▸ **Work item**
For each line below, check whether "operation" is present. Report how many lines have it, nothing else.
═══ Information supplied ═══
## src/hw/rtl/pooled_block_bitmap_allocator_unit_macros.svh

```systemverilog
// assertion helpers, sampled on clk_i and off while rst_ni is low
`ifndef POOLED_BLOCK_BITMAP_ALLOCATOR_UNIT_MACROS_SVH
`define POOLED_BLOCK_BITMAP_ALLOCATOR_UNIT_MACROS_SVH

// plain property
`define PBBA_ASSERT(lbl, prop, msg) \
  lbl: assert property (@(posedge clk_i) disable iff (!rst_ni) (prop)) else $error(msg);

// same-cycle implication
`define PBBA_ASSERT_IMP(lbl, ante, cons, msg) \
  lbl: assert property (@(posedge clk_i) disable iff (!rst_ni) (ante) |-> (cons)) \
    else $error(msg);

`endif

```

## src/hw/rtl/pbba_pkg.sv

```systemverilog
`default_nettype none

package pbba_pkg;

  localparam int MaxPools      = 8;
  localparam int BlocksPerPool = 32;
  localparam int SlotW         = 3;
  localparam int BlkW          = 5;
  localparam int NBlkW         = 6;
  localparam int CountW        = 4;
  localparam int BsW           = 13;
  localparam int OffW          = 17;
  localparam int MaxBlockSize  = 4096;
  localparam int CfgIdxW       = 1;
  localparam int CfgDataW      = 13;

  typedef enum logic [0:0] {
    OP_ALLOC = 1'b0,
    OP_FREE  = 1'b1
  } op_e;

  typedef enum logic [1:0] {
    ST_OK          = 2'd0,
    ST_NO_SPACE    = 2'd1,
    ST_NOT_IN_ZONE = 2'd2,
    ST_DOUBLE_FREE = 2'd3
  } status_e;

  typedef enum logic [CfgIdxW-1:0] {
    REG_BLOCKS_PER_POOL = 1'b0,
    REG_BLOCK_SIZE      = 1'b1
  } cfg_reg_e;

  typedef struct packed {
    logic [0:0]      operation;
    logic [SlotW-1:0] free_pool;
    logic [BlkW-1:0]  free_block;
  } req_t;

  typedef struct packed {
    status_e          status;
    logic [SlotW-1:0] granted_pool;
    logic [BlkW-1:0]  granted_block;
    logic [OffW-1:0]  byte_offset;
    logic             pool_opened;
    logic             pool_released;
  } rsp_t;

  // contents of one list position, shifted toward the head on release
  typedef struct packed {
    logic                     valid;
    logic [SlotW-1:0]         slot;
    logic [NBlkW-1:0]         blocks;
    logic [BlocksPerPool-1:0] map;
  } cell_data_t;

  // broadcast to every cell
  typedef struct packed {
    logic             free_en;
    logic [SlotW-1:0] free_pool;
    logic [BlkW-1:0]  free_block;
    logic [SlotW-1:0] open_slot;
    logic [NBlkW-1:0] open_blocks;
  } cell_cmd_t;

  // per cell report, fields zero unless the cell is the one concerned
  typedef struct packed {
    logic             tok;
    logic             hit;
    logic             miss;
    logic [SlotW-1:0] grant_slot;
    logic [BlkW-1:0]  grant_blk;
    logic             zone_ok;
    logic             bit_set;
    logic             released;
  } cell_stat_t;

endpackage

`default_nettype wire

```

## src/hw/rtl/pooled_block_bitmap_allocator_unit.sv

```systemverilog
// alloc: the search token steps one list cell per cycle over up to 8 cells and a pool opens
//   on the miss cycle, then the result is registered and loaded with its byte offset in S_FIN
// free: the request is checked against the pools in S_FREE, then its result loads in S_FIN
// one request in flight: a new request is taken only in S_IDLE
// the next request is taken while a result waits on a stalled output
// reset (async, active low) empties every pool and sets blocks_per_pool 32, block_size 16
`default_nettype none

module pooled_block_bitmap_allocator_unit (
  input  logic                           clk_i,
  input  logic                           rst_ni,
  input  logic                           in_valid_i,
  output logic                           in_stall_o,
  input  pbba_pkg::req_t                 in_req_i,
  output logic                           out_valid_o,
  input  logic                           out_stall_i,
  output pbba_pkg::rsp_t                 out_rsp_o,
  input  logic                           cfg_we_i,
  input  logic [pbba_pkg::CfgIdxW-1:0]   cfg_idx_i,
  input  logic [pbba_pkg::CfgDataW-1:0]  cfg_data_i
);
  import pbba_pkg::*;
  `include "pooled_block_bitmap_allocator_unit_macros.svh"

  typedef enum logic [3:0] {
    S_IDLE   = 4'b0001,
    S_SEARCH = 4'b0010,
    S_FREE   = 4'b0100,
    S_FIN    = 4'b1000
  } state_e;

  state_e            state_q, state_d;
  req_t              req_q;
  logic [NBlkW-1:0]  nblk_q;
  logic [BsW-1:0]    bs_q;
  logic [CountW-1:0] count_q, count_d;
  rsp_t              res_q, res_d;
  logic              out_valid_q;
  rsp_t              out_q, out_d;

  cell_cmd_t         cmd;
  cell_data_t        data_w [MaxPools];
  cell_stat_t        stat_w [MaxPools];
  logic [MaxPools:0] tok_w;
  logic [MaxPools:0] rm_w;
  logic [MaxPools-1:0] open_we, tok_vec, valid_vec, live;

  logic              accept, start, out_load, open_go;
  logic              hit_any, miss_any, zone_any, bit_any, rel_any, slot_found;
  logic [SlotW-1:0]  grant_slot, free_slot;
  logic [BlkW-1:0]   grant_blk;
  logic [NBlkW-1:0]  nblk_eff;
  logic [BsW-1:0]    bs_eff;

  assign in_stall_o = state_q != S_IDLE;
  assign accept     = in_valid_i & ~in_stall_o;
  assign start      = accept & (in_req_i.operation == OP_ALLOC);
  assign out_load   = (state_q == S_FIN) & (~out_valid_q | ~out_stall_i);

  assign nblk_eff = (nblk_q == '0) ? NBlkW'(1)
                  : (nblk_q > NBlkW'(BlocksPerPool)) ? NBlkW'(BlocksPerPool) : nblk_q;
  assign bs_eff   = (bs_q > BsW'(MaxBlockSize)) ? BsW'(MaxBlockSize) : bs_q;

  assign tok_w[0] = start;
  assign rm_w[0]  = 1'b0;

  always_comb begin
    cmd.free_en     = state_q == S_FREE;
    cmd.free_pool   = req_q.free_pool;
    cmd.free_block  = req_q.free_block;
    cmd.open_slot   = free_slot;
    cmd.open_blocks = nblk_eff;
  end

  for (genvar g = 0; g < MaxPools; g++) begin : g_cell
    cell_data_t nxt;
    if (g == MaxPools - 1) begin : g_tail
      assign nxt = '0;
    end else begin : g_mid
      assign nxt = data_w[g+1];
    end
    assign open_we[g] = open_go & (count_q == CountW'(g));

    pbba_cell u_cell (
      .clk_i  (clk_i),
      .rst_ni (rst_ni),
      .cmd_i  (cmd),
      .open_i (open_we[g]),
      .tok_i  (tok_w[g]),
      .rm_i   (rm_w[g]),
      .next_i (nxt),
      .tok_o  (tok_w[g+1]),
      .rm_o   (rm_w[g+1]),
      .data_o (data_w[g]),
      .stat_o (stat_w[g])
    );
  end

  always_comb begin
    hit_any    = 1'b0;
    miss_any   = tok_w[MaxPools];
    zone_any   = 1'b0;
    bit_any    = 1'b0;
    rel_any    = 1'b0;
    grant_slot = '0;
    grant_blk  = '0;
    live       = '0;
    for (int i = 0; i < MaxPools; i++) begin
      hit_any    = hit_any | stat_w[i].hit;
      miss_any   = miss_any | stat_w[i].miss;
      zone_any   = zone_any | stat_w[i].zone_ok;
      bit_any    = bit_any | stat_w[i].bit_set;
      rel_any    = rel_any | stat_w[i].released;
      grant_slot = grant_slot | stat_w[i].grant_slot;
      grant_blk  = grant_blk | stat_w[i].grant_blk;
      if (data_w[i].valid) begin
        live[data_w[i].slot] = 1'b1;
      end
      tok_vec[i]   = stat_w[i].tok;
      valid_vec[i] = data_w[i].valid;
    end
    slot_found = ~&live;
    free_slot  = '0;
    for (int i = MaxPools - 1; i >= 0; i--) begin
      if (!live[i]) begin
        free_slot = SlotW'(i);
      end
    end
  end

  assign open_go = (state_q == S_SEARCH) & miss_any & slot_found;

  always_comb begin
    state_d = state_q;
    res_d   = res_q;
    count_d = count_q;
    case (state_q)
      S_IDLE: begin
        if (accept) begin
          state_d = (in_req_i.operation == OP_ALLOC) ? S_SEARCH : S_FREE;
        end
      end
      S_SEARCH: begin
        if (hit_any || miss_any) begin
          res_d   = '0;
          state_d = S_FIN;
          if (hit_any) begin
            res_d.status        = ST_OK;
            res_d.granted_pool  = grant_slot;
            res_d.granted_block = grant_blk;
          end else if (slot_found) begin
            res_d.status       = ST_OK;
            res_d.granted_pool = free_slot;
            res_d.pool_opened  = 1'b1;
            count_d            = count_q + CountW'(1);
          end else begin
            res_d.status = ST_NO_SPACE;
          end
        end
      end
      S_FREE: begin
        res_d   = '0;
        state_d = S_FIN;
        if (!zone_any) begin
          res_d.status = ST_NOT_IN_ZONE;
        end else if (!bit_any) begin
          res_d.status = ST_DOUBLE_FREE;
        end else begin
          res_d.status        = ST_OK;
          res_d.pool_released = rel_any;
          if (rel_any) begin
            count_d = count_q - CountW'(1);
          end
        end
      end
      S_FIN: begin
        if (out_load) begin
          state_d = S_IDLE;
        end
      end
      default: begin
        state_d = S_IDLE;
      end
    endcase
  end

  always_comb begin
    out_d             = res_q;
    out_d.byte_offset = OffW'(res_q.granted_block) * OffW'(bs_eff);
  end

  always_ff @(posedge clk_i or negedge rst_ni) begin
    if (!rst_ni) begin
      state_q     <= S_IDLE;
      count_q     <= '0;
      out_valid_q <= 1'b0;
      nblk_q      <= NBlkW'(BlocksPerPool);
      bs_q        <= BsW'(16);
    end else begin
      state_q <= state_d;
      count_q <= count_d;
      if (out_load) begin
        out_valid_q <= 1'b1;
      end else if (!out_stall_i) begin
        out_valid_q <= 1'b0;
      end
      if (cfg_we_i) begin
        case (cfg_reg_e'(cfg_idx_i))
          REG_BLOCKS_PER_POOL: nblk_q <= cfg_data_i[NBlkW-1:0];
          REG_BLOCK_SIZE:      bs_q   <= cfg_data_i[BsW-1:0];
          default: begin
          end
        endcase
      end
    end
  end

  always_ff @(posedge clk_i) begin
    if (accept) begin
      req_q <= in_req_i;
    end
    res_q <= res_d;
    if (out_load) begin
      out_q <= out_d;
    end
  end

  assign out_valid_o = out_valid_q;
  assign out_rsp_o   = out_q;

  `PBBA_ASSERT(a_tok_single, $onehot0(tok_vec), "more than one search token")
  `PBBA_ASSERT(a_count_cells, $countones(valid_vec) == count_q, "pool count off")
  `PBBA_ASSERT_IMP(a_tok_search, state_q != S_SEARCH, tok_vec == '0, "token outside search")
  `PBBA_ASSERT_IMP(a_hit_miss, hit_any, !miss_any, "hit and miss together")

endmodule

`default_nettype wire

```

## src/hw/rtl/pbba_cell.sv

```systemverilog
`default_nettype none

module pbba_cell (
  input  logic                 clk_i,
  input  logic                 rst_ni,
  input  pbba_pkg::cell_cmd_t  cmd_i,
  input  logic                 open_i,
  input  logic                 tok_i,
  input  logic                 rm_i,
  input  pbba_pkg::cell_data_t next_i,
  output logic                 tok_o,
  output logic                 rm_o,
  output pbba_pkg::cell_data_t data_o,
  output pbba_pkg::cell_stat_t stat_o
);
  import pbba_pkg::*;

  logic                     valid_q, valid_d;
  logic [SlotW-1:0]         slot_q, slot_d;
  logic [NBlkW-1:0]         blocks_q, blocks_d;
  logic [BlocksPerPool-1:0] map_q, map_d;
  logic                     tok_q;

  logic [BlocksPerPool-1:0] range_mask, free_bits, iso, fbit, map_clr;
  logic [BlkW-1:0]          low_blk;
  logic                     has_free, hit, match, zone_ok, bit_set, clr, released, shift;

  always_comb begin
    for (int b = 0; b < BlocksPerPool; b++) begin
      range_mask[b] = NBlkW'(b) < blocks_q;
    end
    free_bits = ~map_q & range_mask;
    has_free  = |free_bits;
    iso       = free_bits & (~free_bits + BlocksPerPool'(1));
    low_blk   = '0;
    for (int b = 0; b < BlocksPerPool; b++) begin
      low_blk = low_blk | (iso[b] ? BlkW'(b) : '0);
    end
  end

  assign hit   = tok_q & valid_q & has_free;
  assign tok_o = tok_q & valid_q & ~has_free;

  always_comb begin
    fbit     = BlocksPerPool'(1) << cmd_i.free_block;
    match    = valid_q & (slot_q == cmd_i.free_pool);
    zone_ok  = match & ({1'b0, cmd_i.free_block} < blocks_q);
    bit_set  = |(map_q & fbit);
    map_clr  = map_q & ~fbit;
    clr      = cmd_i.free_en & zone_ok & bit_set;
    released = clr & (map_clr == '0);
  end

  assign shift = rm_i | released;
  assign rm_o  = shift;

  always_comb begin
    valid_d  = valid_q;
    slot_d   = slot_q;
    blocks_d = blocks_q;
    map_d    = map_q;
    if (open_i) begin
      valid_d  = 1'b1;
      slot_d   = cmd_i.open_slot;
      blocks_d = cmd_i.open_blocks;
      map_d    = BlocksPerPool'(1);
    end else if (shift) begin
      valid_d  = next_i.valid;
      slot_d   = next_i.slot;
      blocks_d = next_i.blocks;
      map_d    = next_i.map;
    end else if (hit) begin
      map_d = map_q | iso;
    end else if (clr) begin
      map_d = map_clr;
    end
  end

  always_ff @(posedge clk_i or negedge rst_ni) begin
    if (!rst_ni) begin
      valid_q <= 1'b0;
      tok_q   <= 1'b0;
    end else begin
      valid_q <= valid_d;
      tok_q   <= tok_i;
    end
  end

  always_ff @(posedge clk_i) begin
    slot_q   <= slot_d;
    blocks_q <= blocks_d;
    map_q    <= map_d;
  end

  always_comb begin
    data_o.valid  = valid_q;
    data_o.slot   = slot_q;
    data_o.blocks = blocks_q;
    data_o.map    = map_q;

    stat_o.tok        = tok_q;
    stat_o.hit        = hit;
    stat_o.miss       = tok_q & ~valid_q;
    stat_o.grant_slot = hit ? slot_q : '0;
    stat_o.grant_blk  = hit ? low_blk : '0;
    stat_o.zone_ok    = zone_ok;
    stat_o.bit_set    = zone_ok & bit_set;
    stat_o.released   = released;
  end

endmodule

`default_nettype wire
```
═══
▸ **Exercise solution**
3